#### GOAL OF THE EXERCISE
All of the data is to be set down again without any alteration.

Segment Start: GIVEN DATA

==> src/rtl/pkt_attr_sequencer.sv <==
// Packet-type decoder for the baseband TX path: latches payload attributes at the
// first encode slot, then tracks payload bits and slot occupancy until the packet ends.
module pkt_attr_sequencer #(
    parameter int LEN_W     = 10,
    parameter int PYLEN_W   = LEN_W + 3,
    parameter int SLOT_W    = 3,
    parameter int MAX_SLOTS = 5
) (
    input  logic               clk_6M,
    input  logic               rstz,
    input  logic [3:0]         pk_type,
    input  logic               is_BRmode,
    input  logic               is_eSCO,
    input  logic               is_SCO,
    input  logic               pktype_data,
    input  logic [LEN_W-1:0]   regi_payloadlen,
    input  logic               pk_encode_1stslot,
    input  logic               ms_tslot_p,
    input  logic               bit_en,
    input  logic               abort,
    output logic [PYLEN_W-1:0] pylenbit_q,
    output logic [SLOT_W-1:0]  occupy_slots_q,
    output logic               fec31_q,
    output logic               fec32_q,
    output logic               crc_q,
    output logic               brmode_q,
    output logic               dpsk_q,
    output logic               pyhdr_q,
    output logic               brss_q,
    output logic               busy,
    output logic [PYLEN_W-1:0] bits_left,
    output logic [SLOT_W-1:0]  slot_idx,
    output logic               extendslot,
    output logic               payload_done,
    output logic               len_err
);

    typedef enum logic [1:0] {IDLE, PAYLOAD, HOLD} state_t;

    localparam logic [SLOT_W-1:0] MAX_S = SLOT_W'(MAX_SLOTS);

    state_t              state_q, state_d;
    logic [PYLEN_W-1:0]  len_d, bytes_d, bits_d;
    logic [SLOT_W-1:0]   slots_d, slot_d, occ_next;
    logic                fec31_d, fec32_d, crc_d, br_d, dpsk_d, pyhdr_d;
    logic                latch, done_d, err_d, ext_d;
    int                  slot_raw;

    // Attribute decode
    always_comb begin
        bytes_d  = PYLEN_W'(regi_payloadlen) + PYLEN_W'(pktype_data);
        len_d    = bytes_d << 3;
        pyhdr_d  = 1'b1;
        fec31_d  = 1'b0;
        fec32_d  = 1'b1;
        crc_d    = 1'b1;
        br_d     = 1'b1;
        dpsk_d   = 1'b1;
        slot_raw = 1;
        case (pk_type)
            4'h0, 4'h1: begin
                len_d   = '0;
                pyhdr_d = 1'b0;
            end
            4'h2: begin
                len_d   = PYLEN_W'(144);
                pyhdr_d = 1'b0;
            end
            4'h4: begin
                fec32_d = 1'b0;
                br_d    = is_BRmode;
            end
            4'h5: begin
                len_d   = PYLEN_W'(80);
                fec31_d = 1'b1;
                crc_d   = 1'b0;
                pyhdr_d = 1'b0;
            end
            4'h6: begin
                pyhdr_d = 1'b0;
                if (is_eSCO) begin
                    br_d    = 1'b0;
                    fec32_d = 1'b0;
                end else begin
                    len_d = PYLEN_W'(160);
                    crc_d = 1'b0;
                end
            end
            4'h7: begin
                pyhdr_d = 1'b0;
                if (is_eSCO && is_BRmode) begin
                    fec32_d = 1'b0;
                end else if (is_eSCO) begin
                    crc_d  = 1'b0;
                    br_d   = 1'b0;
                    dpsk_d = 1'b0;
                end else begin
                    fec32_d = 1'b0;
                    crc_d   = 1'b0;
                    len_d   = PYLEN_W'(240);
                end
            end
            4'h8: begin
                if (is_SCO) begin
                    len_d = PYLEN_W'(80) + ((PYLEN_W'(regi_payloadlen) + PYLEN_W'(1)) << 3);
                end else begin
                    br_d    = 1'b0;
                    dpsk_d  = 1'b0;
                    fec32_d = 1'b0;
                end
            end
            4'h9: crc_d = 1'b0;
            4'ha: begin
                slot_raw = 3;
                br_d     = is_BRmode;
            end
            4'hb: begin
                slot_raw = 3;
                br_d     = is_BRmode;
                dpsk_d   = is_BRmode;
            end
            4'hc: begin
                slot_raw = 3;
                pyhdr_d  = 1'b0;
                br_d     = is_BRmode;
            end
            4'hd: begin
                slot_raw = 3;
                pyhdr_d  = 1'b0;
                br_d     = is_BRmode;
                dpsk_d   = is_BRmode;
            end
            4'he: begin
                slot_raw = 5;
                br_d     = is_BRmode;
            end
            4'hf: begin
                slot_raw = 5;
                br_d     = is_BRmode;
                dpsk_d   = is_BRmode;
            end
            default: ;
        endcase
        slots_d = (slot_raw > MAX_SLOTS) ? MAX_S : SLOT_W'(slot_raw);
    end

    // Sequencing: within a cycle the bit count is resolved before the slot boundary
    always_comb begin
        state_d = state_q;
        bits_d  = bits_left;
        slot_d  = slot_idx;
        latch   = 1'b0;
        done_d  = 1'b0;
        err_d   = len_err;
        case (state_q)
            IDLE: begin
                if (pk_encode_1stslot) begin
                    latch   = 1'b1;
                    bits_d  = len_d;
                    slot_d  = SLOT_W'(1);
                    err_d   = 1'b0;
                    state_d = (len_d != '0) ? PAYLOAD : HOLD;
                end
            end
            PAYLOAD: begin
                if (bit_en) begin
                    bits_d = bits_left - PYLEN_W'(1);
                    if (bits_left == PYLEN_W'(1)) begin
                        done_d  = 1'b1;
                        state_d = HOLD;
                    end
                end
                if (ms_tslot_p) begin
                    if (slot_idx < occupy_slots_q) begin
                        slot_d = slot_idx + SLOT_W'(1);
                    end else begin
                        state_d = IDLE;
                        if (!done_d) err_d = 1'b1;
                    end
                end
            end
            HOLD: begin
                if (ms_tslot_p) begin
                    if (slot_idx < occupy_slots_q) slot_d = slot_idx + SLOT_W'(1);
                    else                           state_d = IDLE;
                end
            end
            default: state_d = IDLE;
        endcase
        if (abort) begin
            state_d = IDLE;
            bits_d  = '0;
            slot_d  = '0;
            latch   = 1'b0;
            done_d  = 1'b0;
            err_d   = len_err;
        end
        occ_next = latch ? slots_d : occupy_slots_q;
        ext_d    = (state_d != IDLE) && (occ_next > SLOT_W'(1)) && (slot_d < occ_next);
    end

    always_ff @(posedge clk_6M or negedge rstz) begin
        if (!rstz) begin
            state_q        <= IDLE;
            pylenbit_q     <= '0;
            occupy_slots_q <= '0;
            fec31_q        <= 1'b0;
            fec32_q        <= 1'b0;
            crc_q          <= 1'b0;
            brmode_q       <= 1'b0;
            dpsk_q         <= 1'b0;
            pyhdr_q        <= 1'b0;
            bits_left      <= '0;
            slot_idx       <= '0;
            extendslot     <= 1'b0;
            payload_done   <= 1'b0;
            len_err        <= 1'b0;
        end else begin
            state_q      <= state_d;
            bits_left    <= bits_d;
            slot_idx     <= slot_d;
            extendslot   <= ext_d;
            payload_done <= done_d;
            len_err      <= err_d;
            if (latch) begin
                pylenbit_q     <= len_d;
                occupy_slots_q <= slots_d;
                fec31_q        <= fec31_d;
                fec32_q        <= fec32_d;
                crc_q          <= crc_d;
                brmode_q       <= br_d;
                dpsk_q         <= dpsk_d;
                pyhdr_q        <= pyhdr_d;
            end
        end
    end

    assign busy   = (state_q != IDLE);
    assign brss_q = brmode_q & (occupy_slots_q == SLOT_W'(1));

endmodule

Segment End: GIVEN DATA

#### SOLUTION TO THE PROBLEM
==> src/rtl/pkt_attr_sequencer.sv <==
// Packet-type decoder for the baseband TX path: latches payload attributes at the
// first encode slot, then tracks payload bits and slot occupancy until the packet ends.
module pkt_attr_sequencer #(
    parameter int LEN_W     = 10,
    parameter int PYLEN_W   = LEN_W + 3,
    parameter int SLOT_W    = 3,
    parameter int MAX_SLOTS = 5
) (
    input  logic               clk_6M,
    input  logic               rstz,
    input  logic [3:0]         pk_type,
    input  logic               is_BRmode,
    input  logic               is_eSCO,
    input  logic               is_SCO,
    input  logic               pktype_data,
    input  logic [LEN_W-1:0]   regi_payloadlen,
    input  logic               pk_encode_1stslot,
    input  logic               ms_tslot_p,
    input  logic               bit_en,
    input  logic               abort,
    output logic [PYLEN_W-1:0] pylenbit_q,
    output logic [SLOT_W-1:0]  occupy_slots_q,
    output logic               fec31_q,
    output logic               fec32_q,
    output logic               crc_q,
    output logic               brmode_q,
    output logic               dpsk_q,
    output logic               pyhdr_q,
    output logic               brss_q,
    output logic               busy,
    output logic [PYLEN_W-1:0] bits_left,
    output logic [SLOT_W-1:0]  slot_idx,
    output logic               extendslot,
    output logic               payload_done,
    output logic               len_err
);

    typedef enum logic [1:0] {IDLE, PAYLOAD, HOLD} state_t;

    localparam logic [SLOT_W-1:0] MAX_S = SLOT_W'(MAX_SLOTS);

    state_t              state_q, state_d;
    logic [PYLEN_W-1:0]  len_d, bytes_d, bits_d;
    logic [SLOT_W-1:0]   slots_d, slot_d, occ_next;
    logic                fec31_d, fec32_d, crc_d, br_d, dpsk_d, pyhdr_d;
    logic                latch, done_d, err_d, ext_d;
    int                  slot_raw;

    // Attribute decode
    always_comb begin
        bytes_d  = PYLEN_W'(regi_payloadlen) + PYLEN_W'(pktype_data);
        len_d    = bytes_d << 3;
        pyhdr_d  = 1'b1;
        fec31_d  = 1'b0;
        fec32_d  = 1'b1;
        crc_d    = 1'b1;
        br_d     = 1'b1;
        dpsk_d   = 1'b1;
        slot_raw = 1;
        case (pk_type)
            4'h0, 4'h1: begin
                len_d   = '0;
                pyhdr_d = 1'b0;
            end
            4'h2: begin
                len_d   = PYLEN_W'(144);
                pyhdr_d = 1'b0;
            end
            4'h4: begin
                fec32_d = 1'b0;
                br_d    = is_BRmode;
            end
            4'h5: begin
                len_d   = PYLEN_W'(80);
                fec31_d = 1'b1;
                crc_d   = 1'b0;
                pyhdr_d = 1'b0;
            end
            4'h6: begin
                pyhdr_d = 1'b0;
                if (is_eSCO) begin
                    br_d    = 1'b0;
                    fec32_d = 1'b0;
                end else begin
                    len_d = PYLEN_W'(160);
                    crc_d = 1'b0;
                end
            end
            4'h7: begin
                pyhdr_d = 1'b0;
                if (is_eSCO && is_BRmode) begin
                    fec32_d = 1'b0;
                end else if (is_eSCO) begin
                    crc_d  = 1'b0;
                    br_d   = 1'b0;
                    dpsk_d = 1'b0;
                end else begin
                    fec32_d = 1'b0;
                    crc_d   = 1'b0;
                    len_d   = PYLEN_W'(240);
                end
            end
            4'h8: begin
                if (is_SCO) begin
                    len_d = PYLEN_W'(80) + ((PYLEN_W'(regi_payloadlen) + PYLEN_W'(1)) << 3);
                end else begin
                    br_d    = 1'b0;
                    dpsk_d  = 1'b0;
                    fec32_d = 1'b0;
                end
            end
            4'h9: crc_d = 1'b0;
            4'ha: begin
                slot_raw = 3;
                br_d     = is_BRmode;
            end
            4'hb: begin
                slot_raw = 3;
                br_d     = is_BRmode;
                dpsk_d   = is_BRmode;
            end
            4'hc: begin
                slot_raw = 3;
                pyhdr_d  = 1'b0;
                br_d     = is_BRmode;
            end
            4'hd: begin
                slot_raw = 3;
                pyhdr_d  = 1'b0;
                br_d     = is_BRmode;
                dpsk_d   = is_BRmode;
            end
            4'he: begin
                slot_raw = 5;
                br_d     = is_BRmode;
            end
            4'hf: begin
                slot_raw = 5;
                br_d     = is_BRmode;
                dpsk_d   = is_BRmode;
            end
            default: ;
        endcase
        slots_d = (slot_raw > MAX_SLOTS) ? MAX_S : SLOT_W'(slot_raw);
    end

    // Sequencing: within a cycle the bit count is resolved before the slot boundary
    always_comb begin
        state_d = state_q;
        bits_d  = bits_left;
        slot_d  = slot_idx;
        latch   = 1'b0;
        done_d  = 1'b0;
        err_d   = len_err;
        case (state_q)
            IDLE: begin
                if (pk_encode_1stslot) begin
                    latch   = 1'b1;
                    bits_d  = len_d;
                    slot_d  = SLOT_W'(1);
                    err_d   = 1'b0;
                    state_d = (len_d != '0) ? PAYLOAD : HOLD;
                end
            end
            PAYLOAD: begin
                if (bit_en) begin
                    bits_d = bits_left - PYLEN_W'(1);
                    if (bits_left == PYLEN_W'(1)) begin
                        done_d  = 1'b1;
                        state_d = HOLD;
                    end
                end
                if (ms_tslot_p) begin
                    if (slot_idx < occupy_slots_q) begin
                        slot_d = slot_idx + SLOT_W'(1);
                    end else begin
                        state_d = IDLE;
                        if (!done_d) err_d = 1'b1;
                    end
                end
            end
            HOLD: begin
                if (ms_tslot_p) begin
                    if (slot_idx < occupy_slots_q) slot_d = slot_idx + SLOT_W'(1);
                    else                           state_d = IDLE;
                end
            end
            default: state_d = IDLE;
        endcase
        if (abort) begin
            state_d = IDLE;
            bits_d  = '0;
            slot_d  = '0;
            latch   = 1'b0;
            done_d  = 1'b0;
            err_d   = len_err;
        end
        occ_next = latch ? slots_d : occupy_slots_q;
        ext_d    = (state_d != IDLE) && (occ_next > SLOT_W'(1)) && (slot_d < occ_next);
    end

    always_ff @(posedge clk_6M or negedge rstz) begin
        if (!rstz) begin
            state_q        <= IDLE;
            pylenbit_q     <= '0;
            occupy_slots_q <= '0;
            fec31_q        <= 1'b0;
            fec32_q        <= 1'b0;
            crc_q          <= 1'b0;
            brmode_q       <= 1'b0;
            dpsk_q         <= 1'b0;
            pyhdr_q        <= 1'b0;
            bits_left      <= '0;
            slot_idx       <= '0;
            extendslot     <= 1'b0;
            payload_done   <= 1'b0;
            len_err        <= 1'b0;
        end else begin
            state_q      <= state_d;
            bits_left    <= bits_d;
            slot_idx     <= slot_d;
            extendslot   <= ext_d;
            payload_done <= done_d;
            len_err      <= err_d;
            if (latch) begin
                pylenbit_q     <= len_d;
                occupy_slots_q <= slots_d;
                fec31_q        <= fec31_d;
                fec32_q        <= fec32_d;
                crc_q          <= crc_d;
                brmode_q       <= br_d;
                dpsk_q         <= dpsk_d;
                pyhdr_q        <= pyhdr_d;
            end
        end
    end

    assign busy   = (state_q != IDLE);
    assign brss_q = brmode_q & (occupy_slots_q == SLOT_W'(1));

endmodule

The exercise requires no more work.